# Work request:
If a line in the listing below has the string "output", copy it out.

┄┄┄┄┄┄┄┄┄┄┄┄┄┄┄┄┄┄┄┄

--- design.v ---
module convolution_core (
input clk,
input reset,
input [31:0] value0,
input [31:0] value1,
input [31:0] value2,
input [31:0] value3,
input [31:0] value4,
input [31:0] value5,
input [31:0] value6,
input [31:0] value7,
input [31:0] value8,
input caculating_start,
output reg caculating_done,
input res_done,
output reg [31:0] ret
);
	parameter kernel0 = 8'd1;
	parameter kernel1 = 8'd2;
	parameter kernel2 = 8'd3;
	parameter kernel3 = 8'd4;
	parameter kernel4 = 8'd5;
	parameter kernel5 = 8'd6;
	parameter kernel6 = 8'd7;
	parameter kernel7 = 8'd8;
	parameter kernel8 = 8'd9;
	reg [31:0] Add0,Add1,Add2,Add3,Add4,Add5,Add6,Add7,Add8;
	reg [1:0] status;
	reg [31:0] reg_31, reg_32, reg_33;
	always @(posedge clk) begin
		if (reset) begin
			status <= 2'b00;
			ret <= 32'hffffffff;
			caculating_done <= 1'b0;
		end else if (status == 2'b00 && caculating_start) begin
			Add0 <= value0 * kernel0;
			Add1 <= value1 * kernel1;
			Add2 <= value2 * kernel2;
			Add3 <= value3 * kernel3;
			Add4 <= value4 * kernel4;
			Add5 <= value5 * kernel5;
			Add6 <= value6 * kernel6;
			Add7 <= value7 * kernel7;
			Add8 <= value8 * kernel8;
			status <= 1'b01;
		end else if (status == 2'b01 && caculating_start) begin
			reg_31 <= Add0+Add1+Add2;
			reg_32 <= Add3+Add4+Add5;
			reg_33 <= Add6+Add7+Add8;
			status <= 2'b10;
		end else if (status == 2'b10 && caculating_start) begin
			ret <= reg_31 + reg_32 + reg_33;
			status <= 2'b11;  
			caculating_done <= 1'b1;
		end else  if (caculating_start == 1'b0)begin
			caculating_done <= 1'b0;
			status <= 2'b00;
		end
	end 
endmodule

┄┄┄┄┄┄┄┄┄┄┄┄┄┄┄┄┄┄┄┄

# Result of this task:
output reg caculating_done,
output reg [31:0] ret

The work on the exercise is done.